(THE PROBLEM) Return every line of the data exactly as it appears.

(RECORDS SUPPLIED)
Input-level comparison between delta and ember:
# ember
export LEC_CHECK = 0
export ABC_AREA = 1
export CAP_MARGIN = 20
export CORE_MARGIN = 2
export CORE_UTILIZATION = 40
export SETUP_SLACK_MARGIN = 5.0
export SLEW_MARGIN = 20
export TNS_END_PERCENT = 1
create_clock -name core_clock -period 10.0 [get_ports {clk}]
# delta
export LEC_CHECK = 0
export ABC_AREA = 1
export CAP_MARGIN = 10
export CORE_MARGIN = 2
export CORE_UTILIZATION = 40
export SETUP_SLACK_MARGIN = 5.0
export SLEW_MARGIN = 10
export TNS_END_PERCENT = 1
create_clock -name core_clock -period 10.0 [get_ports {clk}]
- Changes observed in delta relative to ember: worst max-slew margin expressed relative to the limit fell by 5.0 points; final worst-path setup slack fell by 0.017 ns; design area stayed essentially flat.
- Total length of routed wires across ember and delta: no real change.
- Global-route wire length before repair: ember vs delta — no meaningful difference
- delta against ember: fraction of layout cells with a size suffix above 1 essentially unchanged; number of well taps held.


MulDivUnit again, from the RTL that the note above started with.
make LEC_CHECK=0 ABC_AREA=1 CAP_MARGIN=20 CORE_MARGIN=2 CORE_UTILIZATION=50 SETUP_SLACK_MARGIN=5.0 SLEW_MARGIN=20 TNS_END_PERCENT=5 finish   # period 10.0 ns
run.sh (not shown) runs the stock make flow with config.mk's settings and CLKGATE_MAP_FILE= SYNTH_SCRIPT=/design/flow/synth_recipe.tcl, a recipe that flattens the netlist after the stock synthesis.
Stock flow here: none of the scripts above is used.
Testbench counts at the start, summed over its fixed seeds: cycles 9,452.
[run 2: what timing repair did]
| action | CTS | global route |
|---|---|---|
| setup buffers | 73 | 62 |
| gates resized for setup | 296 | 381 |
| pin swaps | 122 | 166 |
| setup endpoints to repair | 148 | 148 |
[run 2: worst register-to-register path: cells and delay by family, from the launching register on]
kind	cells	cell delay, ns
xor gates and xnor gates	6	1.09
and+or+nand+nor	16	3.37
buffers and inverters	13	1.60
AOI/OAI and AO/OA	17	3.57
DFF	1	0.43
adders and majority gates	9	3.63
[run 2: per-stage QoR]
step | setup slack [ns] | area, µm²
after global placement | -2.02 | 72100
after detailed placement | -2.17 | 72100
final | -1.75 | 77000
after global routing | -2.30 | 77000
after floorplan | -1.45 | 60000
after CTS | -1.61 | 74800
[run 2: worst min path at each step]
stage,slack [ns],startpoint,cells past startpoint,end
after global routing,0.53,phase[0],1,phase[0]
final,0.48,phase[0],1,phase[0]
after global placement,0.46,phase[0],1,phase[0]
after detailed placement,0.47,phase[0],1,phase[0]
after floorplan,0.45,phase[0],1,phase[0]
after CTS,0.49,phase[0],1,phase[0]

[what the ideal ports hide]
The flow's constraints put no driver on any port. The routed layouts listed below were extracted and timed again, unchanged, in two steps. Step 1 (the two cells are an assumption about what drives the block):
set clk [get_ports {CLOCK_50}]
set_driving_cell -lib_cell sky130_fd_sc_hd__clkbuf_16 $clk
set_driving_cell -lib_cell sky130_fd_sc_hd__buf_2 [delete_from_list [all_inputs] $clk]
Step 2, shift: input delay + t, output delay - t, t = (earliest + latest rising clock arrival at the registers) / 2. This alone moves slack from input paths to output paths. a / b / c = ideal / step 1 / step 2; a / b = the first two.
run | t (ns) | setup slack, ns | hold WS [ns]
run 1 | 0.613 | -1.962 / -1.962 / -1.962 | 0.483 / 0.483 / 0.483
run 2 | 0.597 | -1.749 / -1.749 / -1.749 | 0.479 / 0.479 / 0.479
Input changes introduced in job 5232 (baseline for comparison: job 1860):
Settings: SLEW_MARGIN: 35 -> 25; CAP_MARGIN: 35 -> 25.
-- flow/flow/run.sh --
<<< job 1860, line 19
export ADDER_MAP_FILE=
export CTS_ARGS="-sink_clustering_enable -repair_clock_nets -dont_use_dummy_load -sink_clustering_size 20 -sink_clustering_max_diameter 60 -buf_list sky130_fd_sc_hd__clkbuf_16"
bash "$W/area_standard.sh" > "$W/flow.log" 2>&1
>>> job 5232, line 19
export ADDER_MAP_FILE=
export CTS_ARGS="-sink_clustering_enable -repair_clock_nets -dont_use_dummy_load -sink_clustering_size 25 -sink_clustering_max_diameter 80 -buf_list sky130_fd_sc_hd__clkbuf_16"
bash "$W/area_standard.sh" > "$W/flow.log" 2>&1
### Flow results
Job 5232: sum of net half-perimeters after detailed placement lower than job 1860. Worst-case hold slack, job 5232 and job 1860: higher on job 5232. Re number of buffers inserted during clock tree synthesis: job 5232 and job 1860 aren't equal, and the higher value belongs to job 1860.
This design comes from an exercise in tuning for small area on the open sky130 flow, not from production work. Function was checked by simulation only, so behaviour that the tests miss may differ from the original.

==> inputs of violet <==
==> flow/design.v (excerpt) <==
module CORDIC_Vectoring_top1 #(
        parameter DATA_WIDTH = 16,
        parameter CORDIC_WIDTH = 22,
        parameter CORDIC_STAGES = 16,
        parameter ANGLE_WIDTH = 16
    ) (
        input clk,
        input nreset,
        input vec_en,
        input signed [DATA_WIDTH-1:0] x_vec_in,
        input signed [DATA_WIDTH-1:0] y_vec_in,
        input angle_calc_enable_in,
        output signed [DATA_WIDTH-1:0] x_vec_out,
        output output_valid_o,
        output [CORDIC_STAGES-1:0] micro_angle_o,
        output [1:0] quad_out,
        output vec_microRot_out_start,
        output signed [ANGLE_WIDTH-1:0] angle_out
    );
Settings: LEC_CHECK=0, CAP_MARGIN=20, CORE_MARGIN=2, CORE_UTILIZATION=40, PLACE_DENSITY=0.6, SLEW_MARGIN=20; clock period 10.0 ns.
run.sh (not shown) runs the stock make flow with config.mk's settings and CLKGATE_MAP_FILE= SYNTH_SCRIPT=/design/flow/synth_recipe.tcl, a recipe that flattens the netlist after the stock synthesis.
==> inputs of onyx, as changes to violet <==
- ABC_AREA: default -> 1
- CTS_BUF_LIST: default -> sky130_fd_sc_hd__clkbuf_4
- CTS_CLUSTER_DIAMETER: default -> 40
- CTS_CLUSTER_SIZE: default -> 10
==> notes.md <==
item	onyx	violet
Final Wtd Congestion	0.828	0.827
Outcome	complete, no violations	complete, no violations
Post-synthesis xor/xnor area fraction	0.0828	0.0844
Buffers excl. clock	111	109
Area growth syn-to-layout	10.3%	13.0%
Nets	5034	4691
Met2 demand-to-capacity share in global routing	0.245	0.246
Area enclosed by the die boundary	115000 um^2	115000 um^2
Final Cell Area	49500 um^2	50900 um^2
Adder-cell area share of the yosys netlist	0.326	0.325
WP depth	24	23
Area fraction in and, or, nand and nor cells after synthesis	0.0411	0.0243
Critical Path Start	g_stage[7].stage.z_out[0]	g_stage[10].stage.z_out[21]
Sequential cell area fraction in the yosys report	0.416	0.415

(TASK SOLUTION)
Input-level comparison between delta and ember:
# ember
export LEC_CHECK = 0
export ABC_AREA = 1
export CAP_MARGIN = 20
export CORE_MARGIN = 2
export CORE_UTILIZATION = 40
export SETUP_SLACK_MARGIN = 5.0
export SLEW_MARGIN = 20
export TNS_END_PERCENT = 1
create_clock -name core_clock -period 10.0 [get_ports {clk}]
# delta
export LEC_CHECK = 0
export ABC_AREA = 1
export CAP_MARGIN = 10
export CORE_MARGIN = 2
export CORE_UTILIZATION = 40
export SETUP_SLACK_MARGIN = 5.0
export SLEW_MARGIN = 10
export TNS_END_PERCENT = 1
create_clock -name core_clock -period 10.0 [get_ports {clk}]
- Changes observed in delta relative to ember: worst max-slew margin expressed relative to the limit fell by 5.0 points; final worst-path setup slack fell by 0.017 ns; design area stayed essentially flat.
- Total length of routed wires across ember and delta: no real change.
- Global-route wire length before repair: ember vs delta — no meaningful difference
- delta against ember: fraction of layout cells with a size suffix above 1 essentially unchanged; number of well taps held.


MulDivUnit again, from the RTL that the note above started with.
make LEC_CHECK=0 ABC_AREA=1 CAP_MARGIN=20 CORE_MARGIN=2 CORE_UTILIZATION=50 SETUP_SLACK_MARGIN=5.0 SLEW_MARGIN=20 TNS_END_PERCENT=5 finish   # period 10.0 ns
run.sh (not shown) runs the stock make flow with config.mk's settings and CLKGATE_MAP_FILE= SYNTH_SCRIPT=/design/flow/synth_recipe.tcl, a recipe that flattens the netlist after the stock synthesis.
Stock flow here: none of the scripts above is used.
Testbench counts at the start, summed over its fixed seeds: cycles 9,452.
[run 2: what timing repair did]
| action | CTS | global route |
|---|---|---|
| setup buffers | 73 | 62 |
| gates resized for setup | 296 | 381 |
| pin swaps | 122 | 166 |
| setup endpoints to repair | 148 | 148 |
[run 2: worst register-to-register path: cells and delay by family, from the launching register on]
kind	cells	cell delay, ns
xor gates and xnor gates	6	1.09
and+or+nand+nor	16	3.37
buffers and inverters	13	1.60
AOI/OAI and AO/OA	17	3.57
DFF	1	0.43
adders and majority gates	9	3.63
[run 2: per-stage QoR]
step | setup slack [ns] | area, µm²
after global placement | -2.02 | 72100
after detailed placement | -2.17 | 72100
final | -1.75 | 77000
after global routing | -2.30 | 77000
after floorplan | -1.45 | 60000
after CTS | -1.61 | 74800
[run 2: worst min path at each step]
stage,slack [ns],startpoint,cells past startpoint,end
after global routing,0.53,phase[0],1,phase[0]
final,0.48,phase[0],1,phase[0]
after global placement,0.46,phase[0],1,phase[0]
after detailed placement,0.47,phase[0],1,phase[0]
after floorplan,0.45,phase[0],1,phase[0]
after CTS,0.49,phase[0],1,phase[0]

[what the ideal ports hide]
The flow's constraints put no driver on any port. The routed layouts listed below were extracted and timed again, unchanged, in two steps. Step 1 (the two cells are an assumption about what drives the block):
set clk [get_ports {CLOCK_50}]
set_driving_cell -lib_cell sky130_fd_sc_hd__clkbuf_16 $clk
set_driving_cell -lib_cell sky130_fd_sc_hd__buf_2 [delete_from_list [all_inputs] $clk]
Step 2, shift: input delay + t, output delay - t, t = (earliest + latest rising clock arrival at the registers) / 2. This alone moves slack from input paths to output paths. a / b / c = ideal / step 1 / step 2; a / b = the first two.
run | t (ns) | setup slack, ns | hold WS [ns]
run 1 | 0.613 | -1.962 / -1.962 / -1.962 | 0.483 / 0.483 / 0.483
run 2 | 0.597 | -1.749 / -1.749 / -1.749 | 0.479 / 0.479 / 0.479
Input changes introduced in job 5232 (baseline for comparison: job 1860):
Settings: SLEW_MARGIN: 35 -> 25; CAP_MARGIN: 35 -> 25.
-- flow/flow/run.sh --
<<< job 1860, line 19
export ADDER_MAP_FILE=
export CTS_ARGS="-sink_clustering_enable -repair_clock_nets -dont_use_dummy_load -sink_clustering_size 20 -sink_clustering_max_diameter 60 -buf_list sky130_fd_sc_hd__clkbuf_16"
bash "$W/area_standard.sh" > "$W/flow.log" 2>&1
>>> job 5232, line 19
export ADDER_MAP_FILE=
export CTS_ARGS="-sink_clustering_enable -repair_clock_nets -dont_use_dummy_load -sink_clustering_size 25 -sink_clustering_max_diameter 80 -buf_list sky130_fd_sc_hd__clkbuf_16"
bash "$W/area_standard.sh" > "$W/flow.log" 2>&1
### Flow results
Job 5232: sum of net half-perimeters after detailed placement lower than job 1860. Worst-case hold slack, job 5232 and job 1860: higher on job 5232. Re number of buffers inserted during clock tree synthesis: job 5232 and job 1860 aren't equal, and the higher value belongs to job 1860.
This design comes from an exercise in tuning for small area on the open sky130 flow, not from production work. Function was checked by simulation only, so behaviour that the tests miss may differ from the original.

==> inputs of violet <==
==> flow/design.v (excerpt) <==
module CORDIC_Vectoring_top1 #(
        parameter DATA_WIDTH = 16,
        parameter CORDIC_WIDTH = 22,
        parameter CORDIC_STAGES = 16,
        parameter ANGLE_WIDTH = 16
    ) (
        input clk,
        input nreset,
        input vec_en,
        input signed [DATA_WIDTH-1:0] x_vec_in,
        input signed [DATA_WIDTH-1:0] y_vec_in,
        input angle_calc_enable_in,
        output signed [DATA_WIDTH-1:0] x_vec_out,
        output output_valid_o,
        output [CORDIC_STAGES-1:0] micro_angle_o,
        output [1:0] quad_out,
        output vec_microRot_out_start,
        output signed [ANGLE_WIDTH-1:0] angle_out
    );
Settings: LEC_CHECK=0, CAP_MARGIN=20, CORE_MARGIN=2, CORE_UTILIZATION=40, PLACE_DENSITY=0.6, SLEW_MARGIN=20; clock period 10.0 ns.
run.sh (not shown) runs the stock make flow with config.mk's settings and CLKGATE_MAP_FILE= SYNTH_SCRIPT=/design/flow/synth_recipe.tcl, a recipe that flattens the netlist after the stock synthesis.
==> inputs of onyx, as changes to violet <==
- ABC_AREA: default -> 1
- CTS_BUF_LIST: default -> sky130_fd_sc_hd__clkbuf_4
- CTS_CLUSTER_DIAMETER: default -> 40
- CTS_CLUSTER_SIZE: default -> 10
==> notes.md <==
item	onyx	violet
Final Wtd Congestion	0.828	0.827
Outcome	complete, no violations	complete, no violations
Post-synthesis xor/xnor area fraction	0.0828	0.0844
Buffers excl. clock	111	109
Area growth syn-to-layout	10.3%	13.0%
Nets	5034	4691
Met2 demand-to-capacity share in global routing	0.245	0.246
Area enclosed by the die boundary	115000 um^2	115000 um^2
Final Cell Area	49500 um^2	50900 um^2
Adder-cell area share of the yosys netlist	0.326	0.325
WP depth	24	23
Area fraction in and, or, nand and nor cells after synthesis	0.0411	0.0243
Critical Path Start	g_stage[7].stage.z_out[0]	g_stage[10].stage.z_out[21]
Sequential cell area fraction in the yosys report	0.416	0.415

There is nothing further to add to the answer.